## DESCRIPTION OF THE TASK
From the first line to the last, print the data exactly as it appears.

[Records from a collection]

------------------------

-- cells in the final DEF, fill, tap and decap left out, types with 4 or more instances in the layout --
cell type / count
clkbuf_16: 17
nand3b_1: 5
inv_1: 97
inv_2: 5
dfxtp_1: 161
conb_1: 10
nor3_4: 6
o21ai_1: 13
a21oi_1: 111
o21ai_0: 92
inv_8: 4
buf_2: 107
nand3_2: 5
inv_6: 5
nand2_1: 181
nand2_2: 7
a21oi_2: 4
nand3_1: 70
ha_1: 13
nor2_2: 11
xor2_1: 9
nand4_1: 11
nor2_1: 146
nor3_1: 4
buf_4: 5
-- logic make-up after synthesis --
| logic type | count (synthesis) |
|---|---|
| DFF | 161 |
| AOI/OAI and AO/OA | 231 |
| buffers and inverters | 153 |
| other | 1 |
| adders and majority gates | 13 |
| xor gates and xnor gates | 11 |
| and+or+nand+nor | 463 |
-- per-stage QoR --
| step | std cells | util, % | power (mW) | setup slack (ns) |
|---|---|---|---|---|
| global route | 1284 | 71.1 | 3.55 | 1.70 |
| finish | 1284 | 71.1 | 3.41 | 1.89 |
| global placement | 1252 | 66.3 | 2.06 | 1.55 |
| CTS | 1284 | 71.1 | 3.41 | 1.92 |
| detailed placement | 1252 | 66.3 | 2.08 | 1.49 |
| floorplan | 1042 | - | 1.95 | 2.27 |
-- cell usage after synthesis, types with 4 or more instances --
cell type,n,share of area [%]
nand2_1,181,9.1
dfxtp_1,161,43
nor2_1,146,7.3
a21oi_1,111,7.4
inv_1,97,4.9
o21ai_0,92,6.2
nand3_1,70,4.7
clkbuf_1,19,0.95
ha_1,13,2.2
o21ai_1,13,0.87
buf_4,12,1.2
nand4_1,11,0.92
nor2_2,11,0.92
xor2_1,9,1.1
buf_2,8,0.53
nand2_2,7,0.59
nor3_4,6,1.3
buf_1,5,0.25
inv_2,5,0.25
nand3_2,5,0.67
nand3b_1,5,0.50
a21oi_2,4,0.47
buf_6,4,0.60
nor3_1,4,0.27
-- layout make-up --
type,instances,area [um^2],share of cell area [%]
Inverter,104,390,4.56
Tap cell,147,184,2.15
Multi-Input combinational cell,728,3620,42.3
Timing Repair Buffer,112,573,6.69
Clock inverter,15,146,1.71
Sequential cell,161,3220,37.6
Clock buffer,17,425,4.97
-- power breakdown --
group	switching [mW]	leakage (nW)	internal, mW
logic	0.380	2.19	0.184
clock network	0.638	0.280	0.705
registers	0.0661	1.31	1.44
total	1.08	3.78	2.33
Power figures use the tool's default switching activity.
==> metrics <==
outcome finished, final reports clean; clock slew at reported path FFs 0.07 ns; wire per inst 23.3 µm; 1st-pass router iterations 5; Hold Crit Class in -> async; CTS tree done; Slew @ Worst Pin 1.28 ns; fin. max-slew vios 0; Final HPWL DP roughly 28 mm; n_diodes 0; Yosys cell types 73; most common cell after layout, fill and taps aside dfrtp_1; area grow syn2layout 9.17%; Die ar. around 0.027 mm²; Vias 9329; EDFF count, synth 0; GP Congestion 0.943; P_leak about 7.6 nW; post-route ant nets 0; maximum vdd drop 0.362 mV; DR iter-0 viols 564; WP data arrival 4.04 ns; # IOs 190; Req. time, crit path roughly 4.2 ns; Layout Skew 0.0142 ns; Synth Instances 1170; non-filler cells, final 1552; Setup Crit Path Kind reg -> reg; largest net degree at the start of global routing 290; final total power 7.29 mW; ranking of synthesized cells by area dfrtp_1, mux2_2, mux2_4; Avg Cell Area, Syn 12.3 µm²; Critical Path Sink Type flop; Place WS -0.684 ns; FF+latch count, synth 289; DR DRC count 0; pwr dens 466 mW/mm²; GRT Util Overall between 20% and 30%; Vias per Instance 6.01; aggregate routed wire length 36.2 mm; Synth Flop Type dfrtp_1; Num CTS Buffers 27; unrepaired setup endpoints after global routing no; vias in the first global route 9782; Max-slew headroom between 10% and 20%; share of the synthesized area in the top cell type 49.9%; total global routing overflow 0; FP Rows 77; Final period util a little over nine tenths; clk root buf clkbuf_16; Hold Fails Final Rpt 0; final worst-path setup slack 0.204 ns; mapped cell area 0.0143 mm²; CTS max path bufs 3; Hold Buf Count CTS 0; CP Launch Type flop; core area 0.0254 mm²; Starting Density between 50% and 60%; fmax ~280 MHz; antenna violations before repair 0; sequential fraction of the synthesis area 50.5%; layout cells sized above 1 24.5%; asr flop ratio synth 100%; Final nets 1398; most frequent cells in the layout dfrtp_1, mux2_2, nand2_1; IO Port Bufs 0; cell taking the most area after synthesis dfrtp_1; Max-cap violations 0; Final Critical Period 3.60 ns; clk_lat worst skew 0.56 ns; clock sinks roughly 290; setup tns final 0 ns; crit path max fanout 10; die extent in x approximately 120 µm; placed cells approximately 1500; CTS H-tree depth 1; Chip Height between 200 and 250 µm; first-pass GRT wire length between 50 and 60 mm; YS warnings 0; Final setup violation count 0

------------------------

## EXPECTED ANSWER
-- cells in the final DEF, fill, tap and decap left out, types with 4 or more instances in the layout --
cell type / count
clkbuf_16: 17
nand3b_1: 5
inv_1: 97
inv_2: 5
dfxtp_1: 161
conb_1: 10
nor3_4: 6
o21ai_1: 13
a21oi_1: 111
o21ai_0: 92
inv_8: 4
buf_2: 107
nand3_2: 5
inv_6: 5
nand2_1: 181
nand2_2: 7
a21oi_2: 4
nand3_1: 70
ha_1: 13
nor2_2: 11
xor2_1: 9
nand4_1: 11
nor2_1: 146
nor3_1: 4
buf_4: 5
-- logic make-up after synthesis --
| logic type | count (synthesis) |
|---|---|
| DFF | 161 |
| AOI/OAI and AO/OA | 231 |
| buffers and inverters | 153 |
| other | 1 |
| adders and majority gates | 13 |
| xor gates and xnor gates | 11 |
| and+or+nand+nor | 463 |
-- per-stage QoR --
| step | std cells | util, % | power (mW) | setup slack (ns) |
|---|---|---|---|---|
| global route | 1284 | 71.1 | 3.55 | 1.70 |
| finish | 1284 | 71.1 | 3.41 | 1.89 |
| global placement | 1252 | 66.3 | 2.06 | 1.55 |
| CTS | 1284 | 71.1 | 3.41 | 1.92 |
| detailed placement | 1252 | 66.3 | 2.08 | 1.49 |
| floorplan | 1042 | - | 1.95 | 2.27 |
-- cell usage after synthesis, types with 4 or more instances --
cell type,n,share of area [%]
nand2_1,181,9.1
dfxtp_1,161,43
nor2_1,146,7.3
a21oi_1,111,7.4
inv_1,97,4.9
o21ai_0,92,6.2
nand3_1,70,4.7
clkbuf_1,19,0.95
ha_1,13,2.2
o21ai_1,13,0.87
buf_4,12,1.2
nand4_1,11,0.92
nor2_2,11,0.92
xor2_1,9,1.1
buf_2,8,0.53
nand2_2,7,0.59
nor3_4,6,1.3
buf_1,5,0.25
inv_2,5,0.25
nand3_2,5,0.67
nand3b_1,5,0.50
a21oi_2,4,0.47
buf_6,4,0.60
nor3_1,4,0.27
-- layout make-up --
type,instances,area [um^2],share of cell area [%]
Inverter,104,390,4.56
Tap cell,147,184,2.15
Multi-Input combinational cell,728,3620,42.3
Timing Repair Buffer,112,573,6.69
Clock inverter,15,146,1.71
Sequential cell,161,3220,37.6
Clock buffer,17,425,4.97
-- power breakdown --
group	switching [mW]	leakage (nW)	internal, mW
logic	0.380	2.19	0.184
clock network	0.638	0.280	0.705
registers	0.0661	1.31	1.44
total	1.08	3.78	2.33
Power figures use the tool's default switching activity.
==> metrics <==
outcome finished, final reports clean; clock slew at reported path FFs 0.07 ns; wire per inst 23.3 µm; 1st-pass router iterations 5; Hold Crit Class in -> async; CTS tree done; Slew @ Worst Pin 1.28 ns; fin. max-slew vios 0; Final HPWL DP roughly 28 mm; n_diodes 0; Yosys cell types 73; most common cell after layout, fill and taps aside dfrtp_1; area grow syn2layout 9.17%; Die ar. around 0.027 mm²; Vias 9329; EDFF count, synth 0; GP Congestion 0.943; P_leak about 7.6 nW; post-route ant nets 0; maximum vdd drop 0.362 mV; DR iter-0 viols 564; WP data arrival 4.04 ns; # IOs 190; Req. time, crit path roughly 4.2 ns; Layout Skew 0.0142 ns; Synth Instances 1170; non-filler cells, final 1552; Setup Crit Path Kind reg -> reg; largest net degree at the start of global routing 290; final total power 7.29 mW; ranking of synthesized cells by area dfrtp_1, mux2_2, mux2_4; Avg Cell Area, Syn 12.3 µm²; Critical Path Sink Type flop; Place WS -0.684 ns; FF+latch count, synth 289; DR DRC count 0; pwr dens 466 mW/mm²; GRT Util Overall between 20% and 30%; Vias per Instance 6.01; aggregate routed wire length 36.2 mm; Synth Flop Type dfrtp_1; Num CTS Buffers 27; unrepaired setup endpoints after global routing no; vias in the first global route 9782; Max-slew headroom between 10% and 20%; share of the synthesized area in the top cell type 49.9%; total global routing overflow 0; FP Rows 77; Final period util a little over nine tenths; clk root buf clkbuf_16; Hold Fails Final Rpt 0; final worst-path setup slack 0.204 ns; mapped cell area 0.0143 mm²; CTS max path bufs 3; Hold Buf Count CTS 0; CP Launch Type flop; core area 0.0254 mm²; Starting Density between 50% and 60%; fmax ~280 MHz; antenna violations before repair 0; sequential fraction of the synthesis area 50.5%; layout cells sized above 1 24.5%; asr flop ratio synth 100%; Final nets 1398; most frequent cells in the layout dfrtp_1, mux2_2, nand2_1; IO Port Bufs 0; cell taking the most area after synthesis dfrtp_1; Max-cap violations 0; Final Critical Period 3.60 ns; clk_lat worst skew 0.56 ns; clock sinks roughly 290; setup tns final 0 ns; crit path max fanout 10; die extent in x approximately 120 µm; placed cells approximately 1500; CTS H-tree depth 1; Chip Height between 200 and 250 µm; first-pass GRT wire length between 50 and 60 mm; YS warnings 0; Final setup violation count 0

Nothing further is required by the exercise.